### [To do]
Produce word for word the lines of the data below running from the one that has "FF master, synth" to the one that has "not counted) |", inclusive, and no others.

(Beginning of Dataset extract)

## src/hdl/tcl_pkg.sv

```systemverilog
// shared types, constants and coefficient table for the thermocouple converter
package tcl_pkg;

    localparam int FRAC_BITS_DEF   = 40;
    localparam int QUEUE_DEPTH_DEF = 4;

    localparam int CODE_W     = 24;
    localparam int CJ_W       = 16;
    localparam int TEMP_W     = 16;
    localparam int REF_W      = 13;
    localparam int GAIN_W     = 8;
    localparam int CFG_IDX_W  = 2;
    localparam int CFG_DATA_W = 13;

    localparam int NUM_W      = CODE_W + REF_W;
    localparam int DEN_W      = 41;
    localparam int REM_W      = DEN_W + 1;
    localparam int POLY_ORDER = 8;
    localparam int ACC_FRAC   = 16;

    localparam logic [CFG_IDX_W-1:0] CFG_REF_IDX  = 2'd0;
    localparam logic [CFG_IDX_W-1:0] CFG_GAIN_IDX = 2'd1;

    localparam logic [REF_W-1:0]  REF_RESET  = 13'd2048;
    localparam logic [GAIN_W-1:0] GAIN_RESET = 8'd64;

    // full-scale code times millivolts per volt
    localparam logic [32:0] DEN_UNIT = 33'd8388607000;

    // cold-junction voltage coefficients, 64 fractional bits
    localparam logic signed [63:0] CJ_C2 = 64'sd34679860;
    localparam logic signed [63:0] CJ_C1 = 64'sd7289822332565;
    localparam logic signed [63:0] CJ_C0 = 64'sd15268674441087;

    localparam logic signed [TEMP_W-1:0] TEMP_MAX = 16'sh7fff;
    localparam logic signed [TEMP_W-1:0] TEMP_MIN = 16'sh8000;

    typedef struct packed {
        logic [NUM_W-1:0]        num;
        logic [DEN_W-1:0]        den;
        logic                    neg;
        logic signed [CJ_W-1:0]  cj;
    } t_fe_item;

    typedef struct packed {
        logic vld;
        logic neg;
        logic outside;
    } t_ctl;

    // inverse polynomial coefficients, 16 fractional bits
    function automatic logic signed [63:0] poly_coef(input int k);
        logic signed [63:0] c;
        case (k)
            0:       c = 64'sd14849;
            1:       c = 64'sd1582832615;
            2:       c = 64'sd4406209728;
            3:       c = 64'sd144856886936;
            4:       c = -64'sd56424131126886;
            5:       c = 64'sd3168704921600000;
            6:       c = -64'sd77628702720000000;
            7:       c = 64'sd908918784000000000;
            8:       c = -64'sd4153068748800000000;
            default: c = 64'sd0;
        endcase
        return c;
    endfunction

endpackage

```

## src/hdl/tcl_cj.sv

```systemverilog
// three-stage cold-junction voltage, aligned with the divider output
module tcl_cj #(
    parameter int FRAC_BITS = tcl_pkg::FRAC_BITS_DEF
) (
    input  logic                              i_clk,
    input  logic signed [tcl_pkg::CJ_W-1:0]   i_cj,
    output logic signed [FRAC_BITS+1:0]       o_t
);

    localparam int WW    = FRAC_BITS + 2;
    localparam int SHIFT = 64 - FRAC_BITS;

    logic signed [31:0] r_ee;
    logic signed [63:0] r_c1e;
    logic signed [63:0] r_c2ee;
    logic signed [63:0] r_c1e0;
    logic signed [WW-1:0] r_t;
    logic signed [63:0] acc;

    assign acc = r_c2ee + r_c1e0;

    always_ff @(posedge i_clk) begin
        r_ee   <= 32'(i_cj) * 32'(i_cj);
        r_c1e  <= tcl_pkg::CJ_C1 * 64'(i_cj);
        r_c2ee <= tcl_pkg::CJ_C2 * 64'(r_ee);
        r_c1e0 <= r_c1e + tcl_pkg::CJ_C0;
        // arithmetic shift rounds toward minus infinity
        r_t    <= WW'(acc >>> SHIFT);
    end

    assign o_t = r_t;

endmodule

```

(End of Dataset extract)
(Beginning of Dataset extract)

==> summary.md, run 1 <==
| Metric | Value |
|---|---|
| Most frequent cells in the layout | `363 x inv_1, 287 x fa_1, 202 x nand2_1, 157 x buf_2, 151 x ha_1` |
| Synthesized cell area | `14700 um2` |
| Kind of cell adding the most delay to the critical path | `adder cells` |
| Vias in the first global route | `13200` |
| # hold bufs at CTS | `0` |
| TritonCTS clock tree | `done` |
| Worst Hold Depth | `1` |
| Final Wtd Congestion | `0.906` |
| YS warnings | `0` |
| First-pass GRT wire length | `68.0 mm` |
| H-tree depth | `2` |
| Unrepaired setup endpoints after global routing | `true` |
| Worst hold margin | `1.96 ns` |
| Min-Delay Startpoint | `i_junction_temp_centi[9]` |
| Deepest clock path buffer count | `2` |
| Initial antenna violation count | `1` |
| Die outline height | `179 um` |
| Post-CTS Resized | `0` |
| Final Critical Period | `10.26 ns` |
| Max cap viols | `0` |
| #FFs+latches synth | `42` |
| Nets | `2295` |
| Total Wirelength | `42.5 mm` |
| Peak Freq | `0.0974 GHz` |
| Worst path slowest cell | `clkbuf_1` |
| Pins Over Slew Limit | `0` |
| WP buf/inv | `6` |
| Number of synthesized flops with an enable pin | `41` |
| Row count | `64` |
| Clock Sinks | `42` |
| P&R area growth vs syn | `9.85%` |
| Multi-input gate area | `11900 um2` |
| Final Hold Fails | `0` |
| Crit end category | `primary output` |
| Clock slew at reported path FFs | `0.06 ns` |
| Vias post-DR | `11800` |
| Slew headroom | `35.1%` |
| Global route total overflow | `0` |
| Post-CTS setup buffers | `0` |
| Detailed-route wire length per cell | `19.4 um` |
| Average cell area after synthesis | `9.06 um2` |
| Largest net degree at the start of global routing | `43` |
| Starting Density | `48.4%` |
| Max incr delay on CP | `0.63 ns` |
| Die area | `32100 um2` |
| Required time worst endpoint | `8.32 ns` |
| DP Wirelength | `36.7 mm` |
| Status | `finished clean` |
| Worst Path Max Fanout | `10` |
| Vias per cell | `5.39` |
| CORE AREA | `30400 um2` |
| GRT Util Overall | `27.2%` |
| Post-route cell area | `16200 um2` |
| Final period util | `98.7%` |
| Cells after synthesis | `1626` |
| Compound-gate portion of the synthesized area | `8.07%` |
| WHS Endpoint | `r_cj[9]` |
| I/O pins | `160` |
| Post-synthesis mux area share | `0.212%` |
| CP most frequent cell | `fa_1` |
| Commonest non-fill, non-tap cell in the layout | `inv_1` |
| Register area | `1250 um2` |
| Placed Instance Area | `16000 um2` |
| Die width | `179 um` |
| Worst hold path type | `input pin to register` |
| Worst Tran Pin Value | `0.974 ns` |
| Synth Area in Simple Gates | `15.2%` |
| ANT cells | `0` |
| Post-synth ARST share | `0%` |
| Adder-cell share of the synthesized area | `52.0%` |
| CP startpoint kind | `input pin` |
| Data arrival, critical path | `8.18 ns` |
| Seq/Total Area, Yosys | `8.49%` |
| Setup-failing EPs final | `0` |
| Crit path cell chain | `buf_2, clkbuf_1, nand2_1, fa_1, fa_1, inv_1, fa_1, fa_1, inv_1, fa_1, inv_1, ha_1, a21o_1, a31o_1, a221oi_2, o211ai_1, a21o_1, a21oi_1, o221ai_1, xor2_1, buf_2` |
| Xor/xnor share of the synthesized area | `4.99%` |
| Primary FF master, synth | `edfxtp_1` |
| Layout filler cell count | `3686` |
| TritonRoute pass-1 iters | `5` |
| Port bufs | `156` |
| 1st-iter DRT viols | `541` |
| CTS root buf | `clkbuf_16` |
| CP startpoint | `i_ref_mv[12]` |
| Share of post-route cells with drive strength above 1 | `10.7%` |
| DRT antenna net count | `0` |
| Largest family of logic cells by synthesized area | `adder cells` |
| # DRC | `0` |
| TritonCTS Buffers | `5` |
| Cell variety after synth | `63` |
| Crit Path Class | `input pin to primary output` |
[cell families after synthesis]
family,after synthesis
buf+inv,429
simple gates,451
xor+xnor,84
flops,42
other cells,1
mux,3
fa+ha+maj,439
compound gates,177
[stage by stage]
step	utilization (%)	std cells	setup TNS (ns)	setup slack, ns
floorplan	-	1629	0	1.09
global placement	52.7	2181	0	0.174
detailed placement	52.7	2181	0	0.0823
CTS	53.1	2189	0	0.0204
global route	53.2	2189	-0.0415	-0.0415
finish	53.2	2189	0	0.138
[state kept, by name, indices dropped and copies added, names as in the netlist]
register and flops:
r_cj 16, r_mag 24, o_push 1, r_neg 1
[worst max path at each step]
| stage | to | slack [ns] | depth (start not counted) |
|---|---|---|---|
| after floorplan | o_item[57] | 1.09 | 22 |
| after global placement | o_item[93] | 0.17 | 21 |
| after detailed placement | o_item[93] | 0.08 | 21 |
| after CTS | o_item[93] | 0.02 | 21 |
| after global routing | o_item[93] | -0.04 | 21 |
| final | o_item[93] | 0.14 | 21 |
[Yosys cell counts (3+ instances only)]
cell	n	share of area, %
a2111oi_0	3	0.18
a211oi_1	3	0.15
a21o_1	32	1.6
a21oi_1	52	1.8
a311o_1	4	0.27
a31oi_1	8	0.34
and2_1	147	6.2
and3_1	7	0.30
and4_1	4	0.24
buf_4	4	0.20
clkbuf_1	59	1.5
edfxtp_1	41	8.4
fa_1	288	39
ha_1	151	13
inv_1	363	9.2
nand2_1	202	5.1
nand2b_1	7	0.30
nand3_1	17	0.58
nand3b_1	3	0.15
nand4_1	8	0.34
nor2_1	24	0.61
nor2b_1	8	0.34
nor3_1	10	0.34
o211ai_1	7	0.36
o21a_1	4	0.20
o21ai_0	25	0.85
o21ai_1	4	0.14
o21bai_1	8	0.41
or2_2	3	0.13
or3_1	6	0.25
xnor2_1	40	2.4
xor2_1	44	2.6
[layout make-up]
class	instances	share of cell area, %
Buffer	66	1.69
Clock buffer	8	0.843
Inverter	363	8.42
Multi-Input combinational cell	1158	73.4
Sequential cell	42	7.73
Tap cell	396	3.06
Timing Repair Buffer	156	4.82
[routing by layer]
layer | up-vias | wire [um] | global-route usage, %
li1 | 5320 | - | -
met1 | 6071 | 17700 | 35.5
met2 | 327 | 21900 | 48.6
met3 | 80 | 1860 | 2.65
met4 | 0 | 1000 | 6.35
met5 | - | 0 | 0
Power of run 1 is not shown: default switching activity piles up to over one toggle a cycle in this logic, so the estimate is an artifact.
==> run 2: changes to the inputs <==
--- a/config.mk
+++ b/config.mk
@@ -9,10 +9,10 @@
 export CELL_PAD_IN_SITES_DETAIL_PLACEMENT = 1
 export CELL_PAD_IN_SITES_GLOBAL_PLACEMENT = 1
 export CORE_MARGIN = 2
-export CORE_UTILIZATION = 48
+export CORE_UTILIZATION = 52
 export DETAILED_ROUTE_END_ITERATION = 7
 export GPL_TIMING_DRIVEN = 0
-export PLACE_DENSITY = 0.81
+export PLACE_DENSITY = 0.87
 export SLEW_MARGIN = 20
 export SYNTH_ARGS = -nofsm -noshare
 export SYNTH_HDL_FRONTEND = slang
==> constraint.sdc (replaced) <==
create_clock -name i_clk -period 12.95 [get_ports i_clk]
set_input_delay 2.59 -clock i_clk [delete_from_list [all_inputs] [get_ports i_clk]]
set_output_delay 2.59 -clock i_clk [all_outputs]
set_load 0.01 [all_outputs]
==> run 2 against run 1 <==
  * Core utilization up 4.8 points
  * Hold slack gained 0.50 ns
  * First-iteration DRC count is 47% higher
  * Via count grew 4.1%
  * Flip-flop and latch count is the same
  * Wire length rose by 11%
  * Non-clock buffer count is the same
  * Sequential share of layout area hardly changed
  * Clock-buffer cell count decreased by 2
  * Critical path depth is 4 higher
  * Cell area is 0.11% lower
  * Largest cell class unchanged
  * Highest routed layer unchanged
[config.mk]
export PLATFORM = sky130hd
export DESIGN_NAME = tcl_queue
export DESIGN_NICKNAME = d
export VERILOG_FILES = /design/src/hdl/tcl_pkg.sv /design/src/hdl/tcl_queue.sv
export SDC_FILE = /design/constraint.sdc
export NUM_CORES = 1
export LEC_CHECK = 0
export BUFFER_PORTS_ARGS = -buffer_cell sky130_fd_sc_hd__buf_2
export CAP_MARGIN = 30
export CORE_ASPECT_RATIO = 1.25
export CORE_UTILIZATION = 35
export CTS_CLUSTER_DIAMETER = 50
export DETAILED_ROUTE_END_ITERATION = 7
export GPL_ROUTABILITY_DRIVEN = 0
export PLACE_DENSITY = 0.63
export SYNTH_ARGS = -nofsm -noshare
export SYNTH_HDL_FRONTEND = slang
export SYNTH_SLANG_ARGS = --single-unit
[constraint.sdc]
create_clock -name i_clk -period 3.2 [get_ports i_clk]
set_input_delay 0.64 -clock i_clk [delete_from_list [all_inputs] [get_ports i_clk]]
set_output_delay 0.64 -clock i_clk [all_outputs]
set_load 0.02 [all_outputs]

(End of Dataset extract)

### [Output of the exercise]
| Primary FF master, synth | `edfxtp_1` |
| Layout filler cell count | `3686` |
| TritonRoute pass-1 iters | `5` |
| Port bufs | `156` |
| 1st-iter DRT viols | `541` |
| CTS root buf | `clkbuf_16` |
| CP startpoint | `i_ref_mv[12]` |
| Share of post-route cells with drive strength above 1 | `10.7%` |
| DRT antenna net count | `0` |
| Largest family of logic cells by synthesized area | `adder cells` |
| # DRC | `0` |
| TritonCTS Buffers | `5` |
| Cell variety after synth | `63` |
| Crit Path Class | `input pin to primary output` |
[cell families after synthesis]
family,after synthesis
buf+inv,429
simple gates,451
xor+xnor,84
flops,42
other cells,1
mux,3
fa+ha+maj,439
compound gates,177
[stage by stage]
step	utilization (%)	std cells	setup TNS (ns)	setup slack, ns
floorplan	-	1629	0	1.09
global placement	52.7	2181	0	0.174
detailed placement	52.7	2181	0	0.0823
CTS	53.1	2189	0	0.0204
global route	53.2	2189	-0.0415	-0.0415
finish	53.2	2189	0	0.138
[state kept, by name, indices dropped and copies added, names as in the netlist]
register and flops:
r_cj 16, r_mag 24, o_push 1, r_neg 1
[worst max path at each step]
| stage | to | slack [ns] | depth (start not counted) |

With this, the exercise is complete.